*** Opening of PROVIDED RECORDS ***

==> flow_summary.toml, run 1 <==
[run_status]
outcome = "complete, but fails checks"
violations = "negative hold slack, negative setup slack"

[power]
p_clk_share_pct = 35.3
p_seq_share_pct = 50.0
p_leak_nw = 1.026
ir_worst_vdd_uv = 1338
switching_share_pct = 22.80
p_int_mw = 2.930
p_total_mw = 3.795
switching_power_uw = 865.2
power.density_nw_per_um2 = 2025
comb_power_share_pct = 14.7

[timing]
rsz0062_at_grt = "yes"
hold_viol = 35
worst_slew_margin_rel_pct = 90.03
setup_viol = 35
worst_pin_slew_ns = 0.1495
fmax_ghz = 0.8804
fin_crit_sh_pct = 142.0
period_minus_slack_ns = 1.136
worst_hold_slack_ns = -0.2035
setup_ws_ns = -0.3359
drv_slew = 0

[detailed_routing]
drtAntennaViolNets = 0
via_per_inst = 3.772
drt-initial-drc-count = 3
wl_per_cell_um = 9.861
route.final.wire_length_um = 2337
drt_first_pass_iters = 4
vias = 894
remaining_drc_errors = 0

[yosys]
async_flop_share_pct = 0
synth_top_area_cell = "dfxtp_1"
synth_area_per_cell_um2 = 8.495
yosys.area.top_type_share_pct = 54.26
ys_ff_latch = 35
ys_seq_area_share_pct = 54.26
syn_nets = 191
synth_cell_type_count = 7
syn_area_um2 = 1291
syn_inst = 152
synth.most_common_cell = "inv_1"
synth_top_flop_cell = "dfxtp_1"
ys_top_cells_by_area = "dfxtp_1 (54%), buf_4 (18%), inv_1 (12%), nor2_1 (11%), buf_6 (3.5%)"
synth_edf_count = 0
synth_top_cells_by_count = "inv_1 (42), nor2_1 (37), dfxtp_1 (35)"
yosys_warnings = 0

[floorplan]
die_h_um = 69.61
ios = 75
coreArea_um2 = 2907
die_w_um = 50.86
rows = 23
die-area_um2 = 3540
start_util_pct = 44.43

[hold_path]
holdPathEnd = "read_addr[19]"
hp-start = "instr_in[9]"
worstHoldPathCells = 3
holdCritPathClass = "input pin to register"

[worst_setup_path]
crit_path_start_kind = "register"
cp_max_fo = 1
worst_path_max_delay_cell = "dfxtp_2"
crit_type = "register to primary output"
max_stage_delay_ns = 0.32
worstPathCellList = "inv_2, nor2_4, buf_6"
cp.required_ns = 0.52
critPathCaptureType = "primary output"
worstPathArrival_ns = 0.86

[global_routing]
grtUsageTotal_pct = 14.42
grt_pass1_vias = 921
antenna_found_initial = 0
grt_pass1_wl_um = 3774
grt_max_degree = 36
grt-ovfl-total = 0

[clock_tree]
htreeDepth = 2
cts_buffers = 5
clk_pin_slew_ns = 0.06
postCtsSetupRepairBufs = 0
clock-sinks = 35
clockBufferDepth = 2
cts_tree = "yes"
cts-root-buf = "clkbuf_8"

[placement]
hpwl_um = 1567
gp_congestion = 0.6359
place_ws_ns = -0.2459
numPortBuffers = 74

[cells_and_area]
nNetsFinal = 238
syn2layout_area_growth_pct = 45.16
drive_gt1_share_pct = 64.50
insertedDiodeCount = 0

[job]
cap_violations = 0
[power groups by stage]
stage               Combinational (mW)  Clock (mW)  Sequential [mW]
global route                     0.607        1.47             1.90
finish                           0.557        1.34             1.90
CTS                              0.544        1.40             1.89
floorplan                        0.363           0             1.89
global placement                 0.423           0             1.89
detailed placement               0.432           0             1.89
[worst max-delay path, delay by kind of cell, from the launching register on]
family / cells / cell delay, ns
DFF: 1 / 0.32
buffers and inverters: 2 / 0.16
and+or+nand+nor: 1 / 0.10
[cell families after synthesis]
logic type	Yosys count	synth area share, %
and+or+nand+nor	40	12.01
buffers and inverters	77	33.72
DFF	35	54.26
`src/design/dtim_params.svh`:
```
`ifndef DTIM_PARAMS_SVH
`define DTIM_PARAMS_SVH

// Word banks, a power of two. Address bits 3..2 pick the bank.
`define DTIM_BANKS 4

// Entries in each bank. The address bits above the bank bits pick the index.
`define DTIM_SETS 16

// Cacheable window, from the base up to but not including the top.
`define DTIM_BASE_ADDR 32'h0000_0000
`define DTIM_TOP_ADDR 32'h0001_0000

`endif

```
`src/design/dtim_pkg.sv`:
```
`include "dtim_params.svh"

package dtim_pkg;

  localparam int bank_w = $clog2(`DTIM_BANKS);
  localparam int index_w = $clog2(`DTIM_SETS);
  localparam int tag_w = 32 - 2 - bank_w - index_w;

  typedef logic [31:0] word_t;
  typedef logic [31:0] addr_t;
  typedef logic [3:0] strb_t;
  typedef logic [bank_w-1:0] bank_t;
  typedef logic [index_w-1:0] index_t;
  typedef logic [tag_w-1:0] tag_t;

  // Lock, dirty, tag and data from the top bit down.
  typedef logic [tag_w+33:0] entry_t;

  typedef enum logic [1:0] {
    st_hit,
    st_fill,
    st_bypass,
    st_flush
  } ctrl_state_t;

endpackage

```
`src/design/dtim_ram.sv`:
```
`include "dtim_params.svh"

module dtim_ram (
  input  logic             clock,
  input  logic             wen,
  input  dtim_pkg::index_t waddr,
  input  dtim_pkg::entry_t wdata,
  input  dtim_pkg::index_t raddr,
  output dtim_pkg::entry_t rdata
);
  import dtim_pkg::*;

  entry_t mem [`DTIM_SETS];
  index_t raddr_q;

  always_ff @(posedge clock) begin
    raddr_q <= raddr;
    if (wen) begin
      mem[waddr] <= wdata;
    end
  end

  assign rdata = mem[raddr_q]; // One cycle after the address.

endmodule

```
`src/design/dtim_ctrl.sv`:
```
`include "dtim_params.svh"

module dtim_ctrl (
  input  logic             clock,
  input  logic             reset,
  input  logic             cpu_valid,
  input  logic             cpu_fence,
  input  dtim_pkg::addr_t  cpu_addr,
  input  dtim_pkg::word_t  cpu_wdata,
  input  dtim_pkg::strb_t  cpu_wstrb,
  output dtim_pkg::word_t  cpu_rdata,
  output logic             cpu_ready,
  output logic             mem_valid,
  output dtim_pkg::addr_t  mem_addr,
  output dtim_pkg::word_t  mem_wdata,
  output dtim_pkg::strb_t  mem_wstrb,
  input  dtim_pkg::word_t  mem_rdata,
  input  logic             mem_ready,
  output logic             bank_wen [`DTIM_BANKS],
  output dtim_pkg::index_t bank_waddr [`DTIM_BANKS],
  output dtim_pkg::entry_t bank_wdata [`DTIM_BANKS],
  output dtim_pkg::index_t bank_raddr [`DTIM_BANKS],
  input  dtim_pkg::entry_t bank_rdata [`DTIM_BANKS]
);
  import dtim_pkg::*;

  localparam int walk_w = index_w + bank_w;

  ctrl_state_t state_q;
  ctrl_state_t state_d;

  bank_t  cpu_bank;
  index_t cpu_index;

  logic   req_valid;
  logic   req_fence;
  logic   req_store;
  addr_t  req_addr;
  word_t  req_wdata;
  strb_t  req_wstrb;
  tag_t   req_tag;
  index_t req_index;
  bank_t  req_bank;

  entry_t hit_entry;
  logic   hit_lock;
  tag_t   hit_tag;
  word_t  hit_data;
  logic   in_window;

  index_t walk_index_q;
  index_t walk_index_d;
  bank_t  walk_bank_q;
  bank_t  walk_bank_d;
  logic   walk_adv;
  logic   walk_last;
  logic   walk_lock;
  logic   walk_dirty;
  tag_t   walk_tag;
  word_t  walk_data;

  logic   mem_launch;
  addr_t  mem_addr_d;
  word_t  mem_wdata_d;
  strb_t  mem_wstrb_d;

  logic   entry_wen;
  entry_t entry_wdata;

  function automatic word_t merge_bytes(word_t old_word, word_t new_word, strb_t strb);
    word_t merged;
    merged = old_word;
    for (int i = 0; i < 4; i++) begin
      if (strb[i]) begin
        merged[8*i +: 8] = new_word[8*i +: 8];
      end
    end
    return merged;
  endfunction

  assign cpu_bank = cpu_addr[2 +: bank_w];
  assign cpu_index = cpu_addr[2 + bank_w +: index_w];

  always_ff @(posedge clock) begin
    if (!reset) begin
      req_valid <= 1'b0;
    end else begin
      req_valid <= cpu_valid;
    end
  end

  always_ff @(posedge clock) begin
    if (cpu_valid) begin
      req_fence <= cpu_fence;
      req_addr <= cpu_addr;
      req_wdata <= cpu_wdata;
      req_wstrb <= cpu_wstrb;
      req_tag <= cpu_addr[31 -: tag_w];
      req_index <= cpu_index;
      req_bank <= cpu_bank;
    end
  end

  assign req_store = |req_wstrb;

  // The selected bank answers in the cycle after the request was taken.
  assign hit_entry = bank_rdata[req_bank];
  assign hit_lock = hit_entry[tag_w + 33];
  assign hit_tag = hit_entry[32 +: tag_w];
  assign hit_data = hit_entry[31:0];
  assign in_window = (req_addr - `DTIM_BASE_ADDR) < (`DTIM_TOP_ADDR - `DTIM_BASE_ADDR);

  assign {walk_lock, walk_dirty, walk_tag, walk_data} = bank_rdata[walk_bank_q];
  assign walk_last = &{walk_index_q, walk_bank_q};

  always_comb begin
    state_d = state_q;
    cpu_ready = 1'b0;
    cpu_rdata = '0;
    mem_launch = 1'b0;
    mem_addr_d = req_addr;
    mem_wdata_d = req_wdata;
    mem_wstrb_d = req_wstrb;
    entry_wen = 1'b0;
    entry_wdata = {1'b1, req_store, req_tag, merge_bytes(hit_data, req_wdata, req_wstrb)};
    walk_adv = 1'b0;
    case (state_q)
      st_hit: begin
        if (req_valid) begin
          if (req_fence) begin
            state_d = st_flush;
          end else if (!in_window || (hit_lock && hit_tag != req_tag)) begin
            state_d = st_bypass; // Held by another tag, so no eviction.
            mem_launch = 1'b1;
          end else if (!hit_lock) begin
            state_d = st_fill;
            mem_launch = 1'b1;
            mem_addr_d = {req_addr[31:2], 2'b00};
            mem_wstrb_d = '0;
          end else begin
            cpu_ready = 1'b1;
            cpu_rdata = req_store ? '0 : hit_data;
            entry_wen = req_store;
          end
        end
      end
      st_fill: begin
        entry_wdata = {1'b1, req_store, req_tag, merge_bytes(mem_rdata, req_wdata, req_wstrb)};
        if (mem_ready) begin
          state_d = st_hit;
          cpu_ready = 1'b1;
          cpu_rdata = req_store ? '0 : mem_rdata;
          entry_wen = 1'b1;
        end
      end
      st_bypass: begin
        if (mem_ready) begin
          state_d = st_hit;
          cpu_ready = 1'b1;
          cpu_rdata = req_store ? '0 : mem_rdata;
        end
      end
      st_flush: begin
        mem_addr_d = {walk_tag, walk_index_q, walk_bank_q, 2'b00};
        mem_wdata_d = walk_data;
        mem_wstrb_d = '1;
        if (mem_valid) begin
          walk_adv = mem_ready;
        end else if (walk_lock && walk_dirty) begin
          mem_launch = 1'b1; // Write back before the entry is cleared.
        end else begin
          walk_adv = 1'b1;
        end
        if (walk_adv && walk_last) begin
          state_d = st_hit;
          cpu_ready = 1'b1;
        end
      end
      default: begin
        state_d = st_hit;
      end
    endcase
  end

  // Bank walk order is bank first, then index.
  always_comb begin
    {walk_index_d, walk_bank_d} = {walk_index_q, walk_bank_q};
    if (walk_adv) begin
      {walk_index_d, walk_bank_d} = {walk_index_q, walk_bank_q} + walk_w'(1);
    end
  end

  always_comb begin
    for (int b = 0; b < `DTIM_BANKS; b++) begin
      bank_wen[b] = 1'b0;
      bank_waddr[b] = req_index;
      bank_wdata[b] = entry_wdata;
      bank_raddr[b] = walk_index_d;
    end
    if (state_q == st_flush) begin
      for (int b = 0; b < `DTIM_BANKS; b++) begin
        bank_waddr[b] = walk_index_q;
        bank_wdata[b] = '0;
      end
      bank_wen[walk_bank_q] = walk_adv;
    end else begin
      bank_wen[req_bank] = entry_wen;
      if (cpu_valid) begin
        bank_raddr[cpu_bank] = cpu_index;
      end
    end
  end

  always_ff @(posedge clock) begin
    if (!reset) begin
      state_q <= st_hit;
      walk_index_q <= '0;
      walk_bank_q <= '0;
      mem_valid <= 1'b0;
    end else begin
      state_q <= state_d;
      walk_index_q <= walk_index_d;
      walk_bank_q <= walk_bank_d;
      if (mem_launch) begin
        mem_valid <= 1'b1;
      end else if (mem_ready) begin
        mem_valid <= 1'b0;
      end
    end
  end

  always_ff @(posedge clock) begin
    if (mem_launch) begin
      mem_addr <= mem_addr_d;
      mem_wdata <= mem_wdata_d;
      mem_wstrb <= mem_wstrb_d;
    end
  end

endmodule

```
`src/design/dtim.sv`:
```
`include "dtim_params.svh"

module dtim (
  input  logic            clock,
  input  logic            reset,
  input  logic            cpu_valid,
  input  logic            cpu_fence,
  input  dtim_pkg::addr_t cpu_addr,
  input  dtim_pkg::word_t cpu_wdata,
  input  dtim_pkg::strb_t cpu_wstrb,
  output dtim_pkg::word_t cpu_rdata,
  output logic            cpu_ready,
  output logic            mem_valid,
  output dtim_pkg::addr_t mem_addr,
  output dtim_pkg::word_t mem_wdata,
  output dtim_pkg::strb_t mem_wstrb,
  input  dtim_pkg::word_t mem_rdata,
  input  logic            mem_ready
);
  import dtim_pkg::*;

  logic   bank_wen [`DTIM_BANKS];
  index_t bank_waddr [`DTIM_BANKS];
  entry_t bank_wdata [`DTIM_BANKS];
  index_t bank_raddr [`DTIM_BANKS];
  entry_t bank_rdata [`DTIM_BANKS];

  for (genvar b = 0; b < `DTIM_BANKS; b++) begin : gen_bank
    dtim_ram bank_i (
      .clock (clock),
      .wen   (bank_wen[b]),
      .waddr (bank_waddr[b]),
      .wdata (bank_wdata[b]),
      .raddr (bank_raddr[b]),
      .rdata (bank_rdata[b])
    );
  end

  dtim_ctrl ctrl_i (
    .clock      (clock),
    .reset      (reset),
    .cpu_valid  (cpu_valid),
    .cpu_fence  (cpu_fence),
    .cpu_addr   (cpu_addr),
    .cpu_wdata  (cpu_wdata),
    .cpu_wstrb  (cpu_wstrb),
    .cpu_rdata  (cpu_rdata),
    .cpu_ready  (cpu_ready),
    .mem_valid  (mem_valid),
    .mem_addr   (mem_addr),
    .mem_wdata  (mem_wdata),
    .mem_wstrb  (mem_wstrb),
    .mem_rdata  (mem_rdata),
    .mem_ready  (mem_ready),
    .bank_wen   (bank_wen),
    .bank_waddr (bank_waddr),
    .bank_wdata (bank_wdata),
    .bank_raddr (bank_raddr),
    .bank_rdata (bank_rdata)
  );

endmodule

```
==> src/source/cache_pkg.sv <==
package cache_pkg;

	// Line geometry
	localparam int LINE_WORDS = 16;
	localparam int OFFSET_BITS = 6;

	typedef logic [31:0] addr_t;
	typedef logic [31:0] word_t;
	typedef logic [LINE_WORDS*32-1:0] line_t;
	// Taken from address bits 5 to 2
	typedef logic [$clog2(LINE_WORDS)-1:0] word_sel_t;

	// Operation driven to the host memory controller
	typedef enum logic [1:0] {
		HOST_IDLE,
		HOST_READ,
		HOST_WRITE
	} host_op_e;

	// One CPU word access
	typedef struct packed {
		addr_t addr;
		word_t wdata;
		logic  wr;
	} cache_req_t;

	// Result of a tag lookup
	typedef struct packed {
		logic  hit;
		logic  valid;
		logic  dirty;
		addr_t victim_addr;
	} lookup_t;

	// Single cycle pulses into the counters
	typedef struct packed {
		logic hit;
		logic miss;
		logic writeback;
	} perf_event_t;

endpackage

*** Close of PROVIDED RECORDS ***

■ **TASK DESCRIPTION**: With the first line of the material as the start and the line containing "ir_worst_vdd_uv = 1338" as the end, repeat that span exactly and add nothing.

■ **FINAL ANSWER**:
==> flow_summary.toml, run 1 <==
[run_status]
outcome = "complete, but fails checks"
violations = "negative hold slack, negative setup slack"

[power]
p_clk_share_pct = 35.3
p_seq_share_pct = 50.0
p_leak_nw = 1.026
ir_worst_vdd_uv = 1338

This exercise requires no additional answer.